Injection molding is a cyclical process wherein melted polymer is forced into a cold metal mold under high pressure and cooled until it is solid enough to be ejected from the mold. Cooling is a crucial part of the injection molding cycle because it has a major impact on both the quality of the part and the productivity of the mold.

Many defects such as residual stresses, shrinkage and warping are caused by non-uniform cooling. These defects affect the quality of the final part in appearance and precision. Cooling can last more than two-thirds of the whole injection cycle, and the design of an efficient cooling channel can reduce the cooling time and improve the productivity of injection. Therefore the design of an optimized cooling system would achieve minimum cooling  time and balanced (uniform) cooling. In order to have a better understanding of the injection molding cooling process, computer aided cooling analysis has been used as a helpful tool for the design of cooling systems and the evaluation of cooling conditions.

Here is a brief description of the development of the simulation of plastic injection molding cooling. The pioneering work of Dusinberre focused on the prediction of temperature and pressure fields on rather simple geometries, and the one-dimensional transient model Finite Difference Method (FDM) was used to calculate the temperature distribution. Later, Keing, Kamai and Singh applied  the two-dimensional Finite Element Method (FEM) to simulate the cooling process.
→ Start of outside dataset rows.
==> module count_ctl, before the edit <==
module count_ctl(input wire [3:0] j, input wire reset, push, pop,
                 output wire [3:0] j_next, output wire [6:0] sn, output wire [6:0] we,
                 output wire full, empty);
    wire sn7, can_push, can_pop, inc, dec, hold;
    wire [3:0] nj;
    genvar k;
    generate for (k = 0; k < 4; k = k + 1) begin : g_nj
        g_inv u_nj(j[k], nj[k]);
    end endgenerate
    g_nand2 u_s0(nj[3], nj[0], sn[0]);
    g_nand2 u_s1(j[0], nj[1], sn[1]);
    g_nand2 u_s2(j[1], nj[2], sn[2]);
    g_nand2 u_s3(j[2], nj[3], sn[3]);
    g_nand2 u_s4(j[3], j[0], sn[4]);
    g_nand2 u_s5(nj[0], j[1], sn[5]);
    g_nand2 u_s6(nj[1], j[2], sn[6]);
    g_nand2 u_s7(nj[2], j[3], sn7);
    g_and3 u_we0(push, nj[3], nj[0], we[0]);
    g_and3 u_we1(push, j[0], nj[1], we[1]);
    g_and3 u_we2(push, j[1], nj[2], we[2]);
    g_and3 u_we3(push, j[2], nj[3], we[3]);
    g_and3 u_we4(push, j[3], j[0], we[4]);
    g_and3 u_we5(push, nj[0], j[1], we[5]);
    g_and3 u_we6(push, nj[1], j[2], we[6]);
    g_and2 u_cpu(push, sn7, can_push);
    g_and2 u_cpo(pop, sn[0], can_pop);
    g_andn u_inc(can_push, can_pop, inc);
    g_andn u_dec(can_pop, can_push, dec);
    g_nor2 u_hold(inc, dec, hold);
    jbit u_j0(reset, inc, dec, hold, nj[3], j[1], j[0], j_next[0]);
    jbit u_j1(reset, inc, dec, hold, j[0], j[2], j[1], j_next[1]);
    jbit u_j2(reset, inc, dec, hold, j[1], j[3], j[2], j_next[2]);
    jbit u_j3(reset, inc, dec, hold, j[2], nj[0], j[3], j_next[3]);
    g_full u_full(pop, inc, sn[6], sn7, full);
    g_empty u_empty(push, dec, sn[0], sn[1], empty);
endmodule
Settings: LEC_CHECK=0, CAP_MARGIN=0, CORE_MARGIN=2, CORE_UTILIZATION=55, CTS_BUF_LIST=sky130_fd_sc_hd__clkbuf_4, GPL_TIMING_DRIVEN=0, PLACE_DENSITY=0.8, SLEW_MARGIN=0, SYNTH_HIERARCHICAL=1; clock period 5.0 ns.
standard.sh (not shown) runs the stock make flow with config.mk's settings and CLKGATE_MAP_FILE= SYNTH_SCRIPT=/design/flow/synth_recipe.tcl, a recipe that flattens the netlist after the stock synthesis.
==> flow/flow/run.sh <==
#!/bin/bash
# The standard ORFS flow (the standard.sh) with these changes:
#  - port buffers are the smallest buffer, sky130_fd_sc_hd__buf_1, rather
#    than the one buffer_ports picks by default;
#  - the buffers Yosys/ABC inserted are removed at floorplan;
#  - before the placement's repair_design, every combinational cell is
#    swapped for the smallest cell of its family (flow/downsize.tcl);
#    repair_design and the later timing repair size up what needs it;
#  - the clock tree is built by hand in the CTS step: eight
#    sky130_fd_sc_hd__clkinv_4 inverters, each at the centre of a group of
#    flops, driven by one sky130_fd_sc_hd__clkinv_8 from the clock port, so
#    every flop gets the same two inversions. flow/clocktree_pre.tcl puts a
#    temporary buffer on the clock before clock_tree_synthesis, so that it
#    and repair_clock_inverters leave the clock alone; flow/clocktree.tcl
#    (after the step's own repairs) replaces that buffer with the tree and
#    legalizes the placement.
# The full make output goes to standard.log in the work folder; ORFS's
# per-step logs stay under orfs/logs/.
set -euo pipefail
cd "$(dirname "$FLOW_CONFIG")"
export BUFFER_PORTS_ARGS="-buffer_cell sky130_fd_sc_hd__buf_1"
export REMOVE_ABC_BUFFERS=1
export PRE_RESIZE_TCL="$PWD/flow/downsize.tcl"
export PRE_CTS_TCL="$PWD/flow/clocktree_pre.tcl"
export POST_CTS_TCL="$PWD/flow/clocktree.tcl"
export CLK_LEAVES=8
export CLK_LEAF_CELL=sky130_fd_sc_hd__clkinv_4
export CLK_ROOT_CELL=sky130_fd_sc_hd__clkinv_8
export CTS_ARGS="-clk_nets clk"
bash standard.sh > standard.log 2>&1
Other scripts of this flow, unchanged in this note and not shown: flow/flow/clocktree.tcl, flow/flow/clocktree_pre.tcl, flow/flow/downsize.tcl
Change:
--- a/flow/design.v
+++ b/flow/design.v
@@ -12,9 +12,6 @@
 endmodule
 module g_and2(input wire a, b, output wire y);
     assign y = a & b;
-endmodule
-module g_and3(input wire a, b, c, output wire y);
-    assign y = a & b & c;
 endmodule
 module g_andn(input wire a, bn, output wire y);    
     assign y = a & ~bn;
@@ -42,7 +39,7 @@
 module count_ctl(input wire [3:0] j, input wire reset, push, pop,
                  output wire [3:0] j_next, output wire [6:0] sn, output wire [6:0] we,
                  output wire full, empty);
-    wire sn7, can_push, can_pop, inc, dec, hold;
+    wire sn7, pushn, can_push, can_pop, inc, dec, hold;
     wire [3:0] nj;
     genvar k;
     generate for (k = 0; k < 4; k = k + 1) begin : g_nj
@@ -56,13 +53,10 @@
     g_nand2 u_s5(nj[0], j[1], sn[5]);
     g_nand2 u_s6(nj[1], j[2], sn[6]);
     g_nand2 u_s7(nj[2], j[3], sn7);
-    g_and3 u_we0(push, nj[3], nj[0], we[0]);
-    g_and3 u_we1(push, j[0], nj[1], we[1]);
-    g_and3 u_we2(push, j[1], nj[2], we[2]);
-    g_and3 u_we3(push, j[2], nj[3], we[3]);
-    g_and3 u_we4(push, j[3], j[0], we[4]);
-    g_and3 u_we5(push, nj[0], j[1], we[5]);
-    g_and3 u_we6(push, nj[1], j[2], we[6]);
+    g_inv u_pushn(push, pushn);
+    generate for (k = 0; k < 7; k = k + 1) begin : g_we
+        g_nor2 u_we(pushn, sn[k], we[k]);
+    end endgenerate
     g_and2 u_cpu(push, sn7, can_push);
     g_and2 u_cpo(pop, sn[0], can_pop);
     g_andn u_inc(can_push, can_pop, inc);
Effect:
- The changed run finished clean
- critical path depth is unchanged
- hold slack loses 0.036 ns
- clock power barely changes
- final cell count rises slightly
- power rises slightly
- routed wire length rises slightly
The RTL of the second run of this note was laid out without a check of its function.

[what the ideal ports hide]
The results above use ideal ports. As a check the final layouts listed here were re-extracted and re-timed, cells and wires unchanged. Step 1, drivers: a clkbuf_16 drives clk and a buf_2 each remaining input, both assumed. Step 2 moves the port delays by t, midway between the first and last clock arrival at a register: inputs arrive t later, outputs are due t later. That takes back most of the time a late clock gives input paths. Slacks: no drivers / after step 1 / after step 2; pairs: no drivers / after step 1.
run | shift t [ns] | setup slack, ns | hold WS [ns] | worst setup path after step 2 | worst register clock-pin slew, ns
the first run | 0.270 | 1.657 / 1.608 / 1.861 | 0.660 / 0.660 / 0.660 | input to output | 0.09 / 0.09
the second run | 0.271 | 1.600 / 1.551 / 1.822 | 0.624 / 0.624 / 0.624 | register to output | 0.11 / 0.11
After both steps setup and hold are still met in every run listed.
Barone, Cauik, Burton and Rezayat first applied the Boundary Element Method (BEM) to calculate the temperature field, but it was limited to two-dimensional analysis. Since most injection molded parts are of three-dimensional complex geometrical configuration, in order to calculate temperature distributions based on three-dimensional cooling analysis, some researchers used middle-plane BEM to simulate the cooling of injection molding .

Cooling analysis software was developed using the BEM approach and the theory of heat transfer. From this cooling analysis program, temperature distribution can be computed for parts and molds during injection molding. The program can also calculate the temperature profile of the part after being ejected from the mold. Experiments were carried out to verify the accuracy of the program.
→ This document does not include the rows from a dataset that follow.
This is an optimization exercise on Yosys and OpenROAD, whose aim is small area, not a production implementation.
RTL that was checked went through simulation tests only; none was proved equivalent to the original.
Power and IR drop assume default switching activity.

==> module calc, before the edit <==
module calc(input wire clk,
            input wire btnac,
            input wire btnl,
            input wire btnr,
            input wire btnc,
            input wire btnd,
            input wire [15:0] sw,
            output wire [15:0] led);
    reg [15:0] acc;
    reg        btnc_d;
    reg [4:0]  cnt;
    reg        s7;       
    reg        cf;       
    assign led = acc;
    wire press = btnc & ~btnc_d;
    wire act   = press | (cnt != 5'd0);
    wire [1:0] hL, hC, hR, hYE, hP, hNN;
    wire CE, fill, mul, lsl;
    wire [2:0] op = {btnl, btnr, btnd};
    wire clr_n = ~btnac;
    wire a = acc[15];
    wire l = op[2], r = op[1], d = op[0];
    wire [3:0] k = cnt[4:1];
    wire ph  = cnt[0];
    wire big = |sw[15:5];
    wire kz  = (k == 4'd0);
    wire k1  = (k == 4'd1);
    wire k2  = (k == 4'd2);
    wire sh      = ~l & ~r;
    assign lsl   = sh & d;
    wire addsub  = ~l & r;
    wire sub     = addsub & d;
    assign mul   = l & ~r & ~d;
    wire logic_  = l & (r | d);
    wire nn      = l & (r ^ d);
    wire nor_    = l & ~r & d;
    wire [5:0] lt;
    assign lt[0] = 1'b0;
    genvar j;
    for (j = 0; j < 5; j = j + 1) begin : g_lt
        assign lt[j+1] = (~cnt[j] & sw[j]) | (~cnt[j] & lt[j]) | (sw[j] & lt[j]);
    end
    wire shgo = ~big & lt[5];
    wire clr  = sh & (big | (d & sw[4]));
    wire R    = sh & ~d & shgo;
    wire L    = mul | (lsl & shgo);
    wire YE   = (mul & a & (k[3] | ~ph)) | (addsub & k1) | (logic_ & kz);
    assign CE = (mul & a) | (addsub & k1);
    wire P    = (sub & (kz | k2)) | (nor_ & kz);
    wire NN   = nn & kz;
    assign fill = a & ~cnt[4];
    wire run = act & clr_n;
    wire lo  = run & (sh | ~ph);
    wire hi  = run & (sh | ph);
    wire nc  = clr | L | R;
    assign hL  = {hi & L,  lo & L};
    assign hR  = {hi & R,  lo & R};
    assign hC  = {clr_n & ~(hi & nc), clr_n & ~(lo & nc)};
    assign hYE = {hi & YE, lo & YE};
    assign hP  = {hi & P,  lo & P};
    assign hNN = {hi & NN, lo & NN};
    wire [3:0] t2 = {k[1] & k[0], k[1], k[1] | k[0], 1'b1};
    wire [7:0] t3 = {t2 & {4{k[2]}}, t2 | {4{k[2]}}};
    wire mf = ~mul | (k[3] & ~ph);
    wire [7:0] m = t3 | {8{mf}};
    wire m8 = ~mul | k[3];           
    wire [16:0] cn;      
    wire [15:0] nxt;
    wire c8n;
    assign cn[0] = ~hP[0];
    assign cn[8] = ~((cf & ~btnac) | hP[1]);
    genvar i;
    for (i = 0; i < 16; i = i + 1) begin : g_bit
        localparam integer H = i / 8;
        wire con;
        calc_bit u_bit (.xl((i == 0) ? hR[0] : (i == 8) ? (lsl ? acc[7] : s7) : acc[i-1]), .xc(acc[i]),
                        .xr((i == 15) ? fill : acc[i+1]),
                        .sl(hL[H]), .sc(hC[H]), .sr(hR[H]), .b(sw[i]), .g((i % 8 == 0) ? hYE[H] : m[i % 8]), .ye(hYE[H]),
                        .cin_n(cn[i]), .nn(hNN[H]), .gn((i == 15) ? m[7] : (i == 7) ? m8 : m[(i + 1) % 8]), .ce(CE),
                        .p(hP[H]), .q(nxt[i]), .cout_n(con));
        if (i == 7) begin : g_c7
            assign c8n = ~con;
        end else if (i != 15) begin : g_c
            assign cn[i+1] = con;
        end
    end
    always @(posedge clk) begin
        btnc_d <= btnc;
        s7 <= acc[7];
        cf <= c8n;
        if (btnac) cnt <= 5'd0;
        else if (act) cnt <= cnt + 5'd1;
        acc <= nxt;
    end
endmodule
Settings: LEC_CHECK=0, ABC_AREA=0, ABC_CLOCK_PERIOD_IN_PS=10000, CAP_MARGIN=20, CORE_MARGIN=2, CORE_UTILIZATION=60, CTS_BUF_LIST=sky130_fd_sc_hd__clkbuf_8, GPL_TIMING_DRIVEN=0, SLEW_MARGIN=20, SYNTH_HIERARCHICAL=1, SYNTH_MINIMUM_KEEP_SIZE=0; clock period 10.0 ns.
standard.sh (not shown) runs the stock make flow with config.mk's settings and CLKGATE_MAP_FILE= SYNTH_SCRIPT=/design/flow/synth_recipe.tcl, a recipe that flattens the netlist after the stock synthesis.
==> flow/flow/run.sh <==
#!/bin/bash
# Standard layout, with three changes: the port buffers are the smallest
# buffer cell, after floorplan every combinational cell gets the smallest
# drive strength that keeps timing (flow/downsize.tcl), and clock tree
# synthesis uses clkbuf_8 without a dummy load.
export BUFFER_PORTS_ARGS="-buffer_cell sky130_fd_sc_hd__buf_1"
export POST_FLOORPLAN_TCL="$PWD/flow/downsize.tcl"
export CTS_ARGS="-sink_clustering_enable -repair_clock_nets -dont_use_dummy_load -buf_list sky130_fd_sc_hd__clkbuf_8"
bash standard.sh > standard.log 2>&1
==> flow/flow/downsize.tcl <==
# Run at the end of floorplan: give every combinational cell the smallest
# drive strength of its kind (drive 1) unless that lowers the worst setup
# slack by more than 20 ps.
# Buffers from synthesis go first; the resizer buffers what needs it later.
remove_buffers
set base_ws [sta::worst_slack_cmd max]
set n 0
foreach inst [get_cells *] {
  set ref [get_property $inst ref_name]
  if {![regexp {^(sky130_fd_sc_hd__[a-z0-9]+)_([0-9]+)$} $ref -> base drv]} { continue }
  if {[regexp {df|dl|clk|tap|fill|decap|conb|buf|inv} $base]} { continue }
  if {$drv <= 1} { continue }
  set cand [get_lib_cells -quiet */${base}_1]
  if {[llength $cand] == 0} { continue }
  replace_cell $inst [lindex $cand 0]
  if {[sta::worst_slack_cmd max] < $base_ws - 20e-12} {
    replace_cell $inst [lindex [get_lib_cells */$ref] 0]
  } else {
    incr n
  }
}
puts "downsize: $n cells set to drive 1, worst slack [sta::worst_slack_cmd max] (was $base_ws)"
==> next run, changes <==
--- a/flow/design.v
+++ b/flow/design.v
@@ -39,10 +39,9 @@
     genvar j;
     for (j = 0; j < 5; j = j + 1) begin : g_lt
         assign lt[j+1] = (~cnt[j] & sw[j]) | (~cnt[j] & lt[j]) | (sw[j] & lt[j]);
     end
-    wire shgo = ~big & lt[5];
-    wire clr  = sh & (big | (d & sw[4]));
+    wire shgo = big | lt[5];
     wire R    = sh & ~d & shgo;
     wire L    = mul | (lsl & shgo);
     wire YE   = (mul & a & (k[3] | ~ph)) | (addsub & k1) | (logic_ & kz);
     assign CE = (mul & a) | (addsub & k1);
@@ -51,12 +50,11 @@
     assign fill = a & ~cnt[4];
     wire run = act & clr_n;
     wire lo  = run & (sh | ~ph);
     wire hi  = run & (sh | ph);
-    wire nc  = clr | L | R;
     assign hL  = {hi & L,  lo & L};
-    assign hR  = {hi & R,  lo & R};
-    assign hC  = {clr_n & ~(hi & nc), clr_n & ~(lo & nc)};
+    assign hR  = {run & R, run & R};
+    assign hC  = {clr_n & ~(hi & (L | R)), clr_n & ~(lo & (L | R))};
     assign hYE = {hi & YE, lo & YE};
     assign hP  = {hi & P,  lo & P};
     assign hNN = {hi & NN, lo & NN};
     wire [3:0] t2 = {k[1] & k[0], k[1], k[1] | k[0], 1'b1};
@@ -72,9 +70,9 @@
     genvar i;
     for (i = 0; i < 16; i = i + 1) begin : g_bit
         localparam integer H = i / 8;
         wire con;
-        calc_bit u_bit (.xl((i == 0) ? hR[0] : (i == 8) ? (lsl ? acc[7] : s7) : acc[i-1]), .xc(acc[i]),
+        calc_bit u_bit (.xl((i == 0) ? hR[0] : (i == 8) ? (l ? s7 : acc[7]) : acc[i-1]), .xc(acc[i]),
                         .xr((i == 15) ? fill : acc[i+1]),
                         .sl(hL[H]), .sc(hC[H]), .sr(hR[H]), .b(sw[i]), .g((i % 8 == 0) ? hYE[H] : m[i % 8]), .ye(hYE[H]),
                         .cin_n(cn[i]), .nn(hNN[H]), .gn((i == 15) ? m[7] : (i == 7) ? m8 : m[(i + 1) % 8]), .ce(CE),
                         .p(hP[H]), .q(nxt[i]), .cout_n(con));
Result: Combinational power goes up by 29%; via count rises by 4.9%; worst setup slack got worse by 0.20 ns; area after synthesis climbs by 2.4%; total power rose by 12%; wire length increases by 7.8%; first-iteration DRC count goes up by 15%; design area rises by 5.0%; global-route usage rose by 2.3 points; count of clock-buffer cells in the layout stays the same.
No functional check of the RTL was part of the second run of this note.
The cooling analysis of injection molding is adopted to predict the temperature distribution in both mold and part, using heat transfer theory and BEM to simulate the cooling of mold and part during injection molding, as well as the continued cooling of the part after being ejected from the mold. Experimental results obtained with an injection molded plate of ABS can validate the numerical predictions of the cooling analysis software. Although the numerical simulation results are acceptable, there is still much room for improvement. In order to get more accurate predictions, realistic thermal boundary conditions during cooling, crystalline material and material properties dependent on temperature and time should be taken into consideration when a theoretical mathematical model is being built.